By Stephanie Babb
Strong family ties and a good work ethic made the difficulties of World War II a learning experience, Alejandra Rojas Zuniga said.
"It was rough for us attending school in Texas because discrimination was bad there," Zuniga said. "I remember trying to get along with all the kids in the classroom, but they looked at us like we didn't belong there."
Zuniga remembers the teacher would at times ask the class to come together for a drawing assignment, and Zuniga would sit next to a little Anglo girl.
"After a while it dawned on [the girl], and she would realize I was Mexican," Zuniga said. "The girl told me she couldn't sit next to me because I was Mexican."
According to Zuniga, discrimination was a major issue throughout her time in school. She says she was smart as a young girl, and always tried to become involved in activities.
"I remember a play, like I said, I was into everything," Zuniga recalled. "In the play, they had me behind the curtain singing. I didn't understand this because I didn't see why they did not want to showcase me as being the actual singer."
Born in Gonzalez, Texas, on May 17, 1923, Zuniga was one of 11 children who helped her father, Boreteo Rojas, and mother, Zarita Ruiz, work in the fields of cotton and sugar cane. The fields were a major part of Rojas family life, because they generated money on which the family could survive.
Gradually, Zuniga's older brothers left Gonzalez to work in San Antonio. The family eventually followed, and Zuniga attended Burbank High School.
The family traveled between San Antonio and Michigan, Zuniga says, always looking for work opportunities. They traveled to Michigan every year and eventually settled there in 1942.
"At the time when World War II started in 1941, our family got word that there was an attack on Pearl Harbor," Zuniga said.
Not long after that, Zuniga's brothers were drafted. With them gone, she looked for work in Greenville, Mich., to support the family. From working in a plant, she saved enough to attend the School of Cosmetology in Saginaw, Mich., where she eventually opened her own beauty shop after finishing beauty school in 1948.
Zuniga married Tom Zuniga and started a family in 1947. They settled in Saginaw, where the couple raised five children and managed to run the beauty shop while the children went to school.
"I consider myself kind of lucky that I had a trade," Zuniga said. "I have five children, they all graduated, they are all married now, and have their own children."
Through the support of her family, especially her brothers, Zuniga became a member of The American GI Forum, the nation's largest group to support American military veterans of Hispanic descent. The organization advocates for Latinos and is actively involved in issues concerning the Hispanic community.
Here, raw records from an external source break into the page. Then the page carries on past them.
<file path="src/rtl/puks_pkg.sv">
// Shared types for the PUKS power sequencer: state encoding, registered output
// levels per state, and the sizing rule for the shared down-counter.
package puks_pkg;

  typedef enum logic [2:0] {
    ST_OFF     = 3'd0,
    ST_PON     = 3'd1,
    ST_RUN     = 3'd2,
    ST_CLR_ALL = 3'd3,
    ST_CLR_MOD = 3'd4,
    ST_POUT    = 3'd5
  } state_e;

  typedef struct packed {
    logic off_n;
    logic pon_n;
    logic pout_n;
    logic clo_n;
    logic clm_n;
    logic busy;
  } outs_t;

  localparam outs_t OUT_OFF = '{off_n: 1'b0, pon_n: 1'b1, pout_n: 1'b1,
                                clo_n: 1'b0, clm_n: 1'b0, busy: 1'b1};
  localparam outs_t OUT_PON = '{off_n: 1'b1, pon_n: 1'b0, pout_n: 1'b1,
                                clo_n: 1'b0, clm_n: 1'b0, busy: 1'b1};
  localparam outs_t OUT_RUN = '{off_n: 1'b1, pon_n: 1'b1, pout_n: 1'b1,
                                clo_n: 1'b1, clm_n: 1'b1, busy: 1'b0};
  localparam outs_t OUT_CLR_ALL = '{off_n: 1'b1, pon_n: 1'b1, pout_n: 1'b1,
                                    clo_n: 1'b0, clm_n: 1'b0, busy: 1'b1};
  localparam outs_t OUT_CLR_MOD = '{off_n: 1'b1, pon_n: 1'b1, pout_n: 1'b1,
                                    clo_n: 1'b1, clm_n: 1'b0, busy: 1'b1};
  localparam outs_t OUT_POUT = '{off_n: 1'b1, pon_n: 1'b1, pout_n: 1'b0,
                                 clo_n: 1'b0, clm_n: 1'b0, busy: 1'b1};

  function automatic outs_t state_outs(input state_e s);
    outs_t o;
    case (s)
      ST_OFF:     o = OUT_OFF;
      ST_PON:     o = OUT_PON;
      ST_RUN:     o = OUT_RUN;
      ST_CLR_ALL: o = OUT_CLR_ALL;
      ST_CLR_MOD: o = OUT_CLR_MOD;
      ST_POUT:    o = OUT_POUT;
      default:    o = OUT_OFF;
    endcase
    return o;
  endfunction

  // Wide enough to hold the largest tick count without wrapping.
  function automatic int cnt_width(input int a, input int b, input int c);
    int m;
    m = a;
    if (b > m) m = b;
    if (c > m) m = c;
    return $clog2(m + 1);
  endfunction

endpackage

</file>
<file path="src/rtl/seq_timer.sv">
// Loadable saturating down-counter shared by every sequencer state.
// done_o flags that the current cycle completes (or has passed) the loaded interval.
module seq_timer #(
  parameter int             W       = 4,
  parameter logic [W-1:0]   RST_VAL = '0
) (
  input  logic         clk,
  input  logic         rst,
  input  logic         load_i,
  input  logic         en_i,
  input  logic [W-1:0] load_val_i,
  output logic         done_o
);

  logic [W-1:0] cnt_q, cnt_d;

  always_comb begin
    cnt_d = cnt_q;
    if (load_i) begin
      cnt_d = load_val_i;
    end else if (en_i && (cnt_q != '0)) begin
      cnt_d = cnt_q - 1'b1;
    end
  end

  always_ff @(posedge clk or posedge rst) begin
    if (rst) begin
      cnt_q <= RST_VAL;
    end else begin
      cnt_q <= cnt_d;
    end
  end

  // A count of 1 means this edge is the N-th of an N-cycle interval.
  assign done_o = (cnt_q <= W'(1));

endmodule

</file>
<file path="src/rtl/puks_seq.sv">
// PUKS power sequencer: qualifies supply status, emits -PON/-POUT strobes and
// arbitrates clear requests into stretched -CLO/-CLM, all outputs registered.
module puks_seq
  import puks_pkg::*;
#(
  parameter int STABLE_TICKS = 16,
  parameter int PULSE_TICKS  = 8,
  parameter int CLR_TICKS    = 8
) (
  input  logic clk,
  input  logic reset,
  input  logic pwr_ok,
  input  logic zoff_,
  input  logic dcl_,
  input  logic rcl_,
  output logic off_,
  output logic pon_,
  output logic pout_,
  output logic clo_,
  output logic clm_,
  output logic busy
);

  localparam int CW = cnt_width(STABLE_TICKS, PULSE_TICKS, CLR_TICKS);
  localparam logic [CW-1:0] STABLE_LD = CW'(STABLE_TICKS);
  localparam logic [CW-1:0] PULSE_LD  = CW'(PULSE_TICKS);
  localparam logic [CW-1:0] CLR_LD    = CW'(CLR_TICKS);

  state_e        state_q, state_d;
  outs_t         outs_q;
  logic          tmr_load, tmr_en, tmr_done;
  logic [CW-1:0] tmr_val;
  logic          pwr_up;

  assign pwr_up = pwr_ok & zoff_;

  seq_timer #(
    .W      (CW),
    .RST_VAL(STABLE_LD)
  ) u_timer (
    .clk       (clk),
    .rst       (reset),
    .load_i    (tmr_load),
    .en_i      (tmr_en),
    .load_val_i(tmr_val),
    .done_o    (tmr_done)
  );

  always_comb begin
    state_d  = state_q;
    tmr_load = 1'b0;
    tmr_en   = (state_q != ST_RUN);
    tmr_val  = STABLE_LD;

    case (state_q)
      ST_OFF: begin
        if (!pwr_up) begin
          tmr_load = 1'b1;
          tmr_val  = STABLE_LD;
        end else if (tmr_done) begin
          state_d  = ST_PON;
          tmr_load = 1'b1;
          tmr_val  = PULSE_LD;
        end
      end

      ST_PON: begin
        if (!pwr_up) begin
          state_d  = ST_POUT;
          tmr_load = 1'b1;
          tmr_val  = PULSE_LD;
        end else if (tmr_done) begin
          state_d = ST_RUN;
        end
      end

      ST_RUN: begin
        if (!pwr_up) begin
          state_d  = ST_POUT;
          tmr_load = 1'b1;
          tmr_val  = PULSE_LD;
        end else if (!dcl_) begin
          state_d  = ST_CLR_ALL;
          tmr_load = 1'b1;
          tmr_val  = CLR_LD;
        end else if (!rcl_) begin
          state_d  = ST_CLR_MOD;
          tmr_load = 1'b1;
          tmr_val  = CLR_LD;
        end
      end

      ST_CLR_ALL: begin
        if (!pwr_up) begin
          state_d  = ST_POUT;
          tmr_load = 1'b1;
          tmr_val  = PULSE_LD;
        end else if (tmr_done && dcl_) begin
          // A pending module reset takes over directly instead of passing through RUN.
          if (!rcl_) begin
            state_d  = ST_CLR_MOD;
            tmr_load = 1'b1;
            tmr_val  = CLR_LD;
          end else begin
            state_d = ST_RUN;
          end
        end
      end

      ST_CLR_MOD: begin
        if (!pwr_up) begin
          state_d  = ST_POUT;
          tmr_load = 1'b1;
          tmr_val  = PULSE_LD;
        end else if (!dcl_) begin
          state_d  = ST_CLR_ALL;
          tmr_load = 1'b1;
          tmr_val  = CLR_LD;
        end else if (tmr_done && rcl_) begin
          state_d = ST_RUN;
        end
      end

      ST_POUT: begin
        // Runs to completion regardless of the supply coming back.
        if (tmr_done) begin
          state_d  = ST_OFF;
          tmr_load = 1'b1;
          tmr_val  = STABLE_LD;
        end
      end

      default: begin
        state_d  = ST_OFF;
        tmr_load = 1'b1;
        tmr_val  = STABLE_LD;
      end
    endcase
  end

  always_ff @(posedge clk or posedge reset) begin
    if (reset) begin
      state_q <= ST_OFF;
      outs_q  <= OUT_OFF;
    end else begin
      state_q <= state_d;
      outs_q  <= state_outs(state_d);
    end
  end

  assign off_  = outs_q.off_n;
  assign pon_  = outs_q.pon_n;
  assign pout_ = outs_q.pout_n;
  assign clo_  = outs_q.clo_n;
  assign clm_  = outs_q.clm_n;
  assign busy  = outs_q.busy;

endmodule
</file>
The American GI Forum of the United States was founded March 26, 1948, in Corpus Christi, Texas, by Dr. Hector Perez-Garcia, a veteran of the Army Medical Corps during World War II. His goal was to provide good health care for veterans who needed it and were refused because of their Mexican ancestry. The organization helps Latino veterans in 30 states and 500 chapters.
Zuniga is a part of the women's chapter in Michigan, where the organization deals with issues such as employment, housing, civil rights, woman's programs and youth activities.
"My husband was a member and encouraged me to join," she said. "I learned a lot from my own people joining this organization, because it is a national organization. Going to conventions, I learned and got acquainted with other people that make it into the higher world."
According to Zuniga, the organization serves as a form of education. She says Garcia, the group's founder, knew that many Hispanic veterans weren’t treated like other veterans because they weren’t literate in English, and therefore weren’t aware of benefits they could receive.
"In Texas, there was so much discrimination," she said. "The returning veterans, like my brothers, were finding it hard to get help. The founder made it possible by organizing the American GI Forum nationwide. So with that, the organization started having chapters in different states."
"One year I attended [a national convention], and I came back here to Saginaw and told the women's chapter that I was so tired of listening to the comments and people telling us we have problems with dropout rates. We started our program, Adopt-A-School, for American GI Forum in 1974, and I was also serving on the Women In Community Service National Board, which recruits boys and girls for the job corps center in regions," Zuniga said.
"We've come a long way.”
Zuniga says she’s thankful her parents gave their children the understanding and knowledge a big family needs, and that she is proud of her own children, who have decent jobs and didn’t have to struggle like her family. She is most proud, she says, of the years her brothers gave to the country.
"It's always a good feeling to know that they served the country well, and that's what I respect of the veterans. The Hispanic veterans have all made a difference," she said.
"My mom passed down a tradition where she wanted all of us to work together and produce for one another," Zuniga said. "It's a learning experience, and I feel good I am trying to do something."
Mrs. Zuniga was interviewed in Saginaw, Michigan, on October 19, 2002, by Raul Garcia, Jr.